NOTE: We updated this blog post to include the introduction of SB426 by Senate Majority Leader Dick Saslaw. Senator Saslaw previously indicated that he would not seek to repeal right-to-work laws. SB426 reflects a change in the Senator’s position on this topic, and an increased likelihood that some form of Right to Work repeal may pass in the legislature this year.
As Democrats have now taken control of Virginia’s legislature, legislators and pundits have begun to debate repealing Virginia’s Right to Work law. Delegate Lee Carter of Manassas has filed a bill that would repeal Right to Work in its entirety, House Bill 153. Senator Dick Saslaw of Fairfax has filed a bill that would represent a partial repeal of Right to Work, Senate Bill 426. What is Right to Work and what could a repeal of the law mean for you?
What is (and isn’t) Right to Work?
First, it is important to note what Right to Work is not. Right to Work laws are often confused with the doctrine of At-Will Employment. In Virginia, At-Will Employment is the rule that employees can be dismissed at any time, for any reason that is not illegal. The At-Will Employment doctrine is not going anywhere.
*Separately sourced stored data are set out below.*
==> src/rtl/wb_pkg.sv <==
// Shared types and helpers for the write-back / memory-access stage:
// FSM states, result-select and access-size encodings, byte-lane helpers.
package wb_pkg;

    typedef enum logic [1:0] {
        ST_IDLE = 2'd0,
        ST_REQ  = 2'd1,
        ST_WAIT = 2'd2
    } state_e;

    typedef enum logic [2:0] {
        SEL_ALU   = 3'd0,
        SEL_SHIFT = 3'd1,
        SEL_LOGIC = 3'd2,
        SEL_LOAD  = 3'd3,
        SEL_SLT   = 3'd4,
        SEL_SLTU  = 3'd5,
        SEL_UIMM  = 3'd6,
        SEL_ZERO  = 3'd7
    } sel_e;

    typedef enum logic [1:0] {
        SZ_B = 2'd0,
        SZ_H = 2'd1,
        SZ_W = 2'd2
    } size_e;

    // Raw size field: 2 and 3 both mean a full word.
    function automatic size_e decode_size(input logic [1:0] raw);
        case (raw)
            2'd0:    decode_size = SZ_B;
            2'd1:    decode_size = SZ_H;
            default: decode_size = SZ_W;
        endcase
    endfunction

    function automatic logic [3:0] byte_en(input size_e sz, input logic [1:0] off);
        case (sz)
            SZ_B:    byte_en = 4'b0001 << off;
            SZ_H:    byte_en = off[1] ? 4'b1100 : 4'b0011;
            default: byte_en = 4'b1111;
        endcase
    endfunction

    function automatic logic [31:0] replicate(input size_e sz, input logic [31:0] d);
        case (sz)
            SZ_B:    replicate = {4{d[7:0]}};
            SZ_H:    replicate = {2{d[15:0]}};
            default: replicate = d;
        endcase
    endfunction

    function automatic logic misaligned(input size_e sz, input logic [1:0] off);
        case (sz)
            SZ_H:    misaligned = off[0];
            SZ_W:    misaligned = (off != 2'b00);
            default: misaligned = 1'b0;
        endcase
    endfunction

endpackage

==> src/rtl/wb_stage_ld_align.sv <==
// Load lane extraction: picks the byte/half lane out of the read word and
// sign- or zero-extends it to 32 bits.
module ld_align
    import wb_pkg::*;
(
    input  logic [31:0] rdata,
    input  logic [1:0]  addr,
    input  size_e       size,
    input  logic        sgn,
    output logic [31:0] data
);

    logic [7:0]  lane_b;
    logic [15:0] lane_h;

    // NOTE: every always_comb output gets a default first so no path leaves it unassigned (no latch).
    always_comb begin
        lane_b = rdata[{addr, 3'b000} +: 8];
        lane_h = addr[1] ? rdata[31:16] : rdata[15:0];
        data   = rdata;
        case (size)
            SZ_B:    data = {{24{sgn & lane_b[7]}}, lane_b};
            SZ_H:    data = {{16{sgn & lane_h[15]}}, lane_h};
            default: data = rdata;
        endcase
    end

endmodule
Right to Work, on the other hand, is a more limited principle. Right to Work means that an employer is not allowed to require employees to pay union dues or an “agency fee” as a condition of employment. Unions collect “dues” from employees to support all of the union’s activities. Alternatively, Unions collect an “agency fee” (also called a “fair share fee” by Union advocates) from employees that do not wish to be members of the union. The union applies the agency fee to the union’s collective bargaining efforts, but not towards the union’s organizing or political efforts. In states with right-to-work laws like Virginia, employees can refuse to join the union and refuse to pay the agency fee.
House Bill 153 would fully repeal right to work, allowing employers to require union membership (and union dues) as a condition of employment. Senate Bill 426, on the other hand, would allow employers to make payment of an agency fee compulsory, but not union membership.
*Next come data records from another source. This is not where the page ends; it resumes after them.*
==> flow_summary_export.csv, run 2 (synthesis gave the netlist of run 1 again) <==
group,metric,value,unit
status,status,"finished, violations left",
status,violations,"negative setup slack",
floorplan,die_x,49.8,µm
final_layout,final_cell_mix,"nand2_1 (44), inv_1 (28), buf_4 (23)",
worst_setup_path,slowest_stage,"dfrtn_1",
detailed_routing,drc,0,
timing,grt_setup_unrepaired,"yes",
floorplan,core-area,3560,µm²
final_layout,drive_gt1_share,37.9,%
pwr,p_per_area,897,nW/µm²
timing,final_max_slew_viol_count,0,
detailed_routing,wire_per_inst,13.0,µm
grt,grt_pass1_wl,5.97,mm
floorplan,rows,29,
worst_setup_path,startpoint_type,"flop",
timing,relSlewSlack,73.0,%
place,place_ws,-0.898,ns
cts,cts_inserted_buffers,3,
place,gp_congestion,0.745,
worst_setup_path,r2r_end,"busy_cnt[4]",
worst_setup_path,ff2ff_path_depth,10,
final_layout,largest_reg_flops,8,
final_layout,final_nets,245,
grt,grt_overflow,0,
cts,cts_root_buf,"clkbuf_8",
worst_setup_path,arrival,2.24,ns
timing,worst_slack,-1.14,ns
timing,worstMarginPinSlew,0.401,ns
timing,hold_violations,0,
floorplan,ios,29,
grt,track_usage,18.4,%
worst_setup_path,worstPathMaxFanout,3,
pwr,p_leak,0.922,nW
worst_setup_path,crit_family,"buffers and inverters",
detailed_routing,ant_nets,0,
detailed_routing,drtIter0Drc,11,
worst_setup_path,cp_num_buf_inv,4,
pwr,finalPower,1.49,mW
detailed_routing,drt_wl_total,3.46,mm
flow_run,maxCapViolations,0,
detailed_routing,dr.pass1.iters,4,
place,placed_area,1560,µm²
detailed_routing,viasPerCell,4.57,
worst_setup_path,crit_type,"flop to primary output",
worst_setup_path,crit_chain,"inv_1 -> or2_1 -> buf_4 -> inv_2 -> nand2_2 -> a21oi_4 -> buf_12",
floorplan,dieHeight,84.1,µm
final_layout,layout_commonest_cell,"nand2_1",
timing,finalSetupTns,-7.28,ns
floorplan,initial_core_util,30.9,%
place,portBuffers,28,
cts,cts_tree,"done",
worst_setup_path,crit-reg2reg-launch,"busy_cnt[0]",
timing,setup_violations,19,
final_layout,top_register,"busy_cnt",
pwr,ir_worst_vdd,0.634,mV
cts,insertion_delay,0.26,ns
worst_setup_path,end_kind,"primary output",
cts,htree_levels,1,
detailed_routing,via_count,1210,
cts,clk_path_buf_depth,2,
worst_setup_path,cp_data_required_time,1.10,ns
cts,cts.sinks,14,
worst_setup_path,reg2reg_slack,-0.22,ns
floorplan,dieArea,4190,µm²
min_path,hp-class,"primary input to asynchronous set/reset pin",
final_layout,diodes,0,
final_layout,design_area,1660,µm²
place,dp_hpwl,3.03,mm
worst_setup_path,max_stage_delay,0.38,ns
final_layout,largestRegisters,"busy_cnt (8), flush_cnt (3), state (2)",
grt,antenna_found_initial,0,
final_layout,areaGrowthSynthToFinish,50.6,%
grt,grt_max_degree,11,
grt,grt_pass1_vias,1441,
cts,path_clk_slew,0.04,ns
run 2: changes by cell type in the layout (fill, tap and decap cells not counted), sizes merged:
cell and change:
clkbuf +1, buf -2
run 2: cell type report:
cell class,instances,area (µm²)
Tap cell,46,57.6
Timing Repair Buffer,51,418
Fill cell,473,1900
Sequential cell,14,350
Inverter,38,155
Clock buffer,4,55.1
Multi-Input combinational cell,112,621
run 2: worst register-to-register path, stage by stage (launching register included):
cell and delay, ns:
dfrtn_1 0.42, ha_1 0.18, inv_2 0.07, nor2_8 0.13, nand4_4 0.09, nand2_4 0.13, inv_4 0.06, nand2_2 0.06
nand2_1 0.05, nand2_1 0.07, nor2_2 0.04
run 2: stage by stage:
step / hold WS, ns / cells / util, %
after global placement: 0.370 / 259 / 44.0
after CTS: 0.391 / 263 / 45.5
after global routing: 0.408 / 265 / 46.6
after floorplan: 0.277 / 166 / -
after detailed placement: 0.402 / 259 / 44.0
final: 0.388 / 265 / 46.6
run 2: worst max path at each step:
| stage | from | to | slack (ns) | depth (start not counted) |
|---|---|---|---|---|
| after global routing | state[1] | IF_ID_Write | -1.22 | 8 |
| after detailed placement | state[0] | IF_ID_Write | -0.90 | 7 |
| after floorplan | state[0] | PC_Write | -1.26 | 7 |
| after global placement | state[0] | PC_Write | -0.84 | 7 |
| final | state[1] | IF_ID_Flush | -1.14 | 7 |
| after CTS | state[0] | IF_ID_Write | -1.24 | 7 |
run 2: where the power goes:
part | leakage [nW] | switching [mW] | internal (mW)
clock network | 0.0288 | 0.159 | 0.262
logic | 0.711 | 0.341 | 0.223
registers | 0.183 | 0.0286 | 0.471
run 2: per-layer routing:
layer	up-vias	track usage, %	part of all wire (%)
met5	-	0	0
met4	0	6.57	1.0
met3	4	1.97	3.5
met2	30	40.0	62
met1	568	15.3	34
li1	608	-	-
Union advocates argue that collecting an agency fee prevents non-union employees from obtaining the collective bargaining benefits of union membership without paying for them. In contrast, proponents of Right to Work believe that the law gives employees greater freedom to choose their level of engagement with the union. On a larger scale, proponents of Right to Work argue that a repeal would hurt economic development and provide a disincentive for businesses to relocate or expand operations in Virginia.
Virginia was one of the first states to pass a Right to Work law in 1947, the same year that federal legislation allowed states to pass such laws. Now, more than half of the states in the country currently have Right to Work laws in place.
What would a repeal mean?
The future of Right to Work is uncertain, but passage of HB153 and SB426 is far from a sure bet. And any bill that passes the legislature would need to be signed by Governor Ralph Northam, who has expressed skepticism about repealing Right to Work.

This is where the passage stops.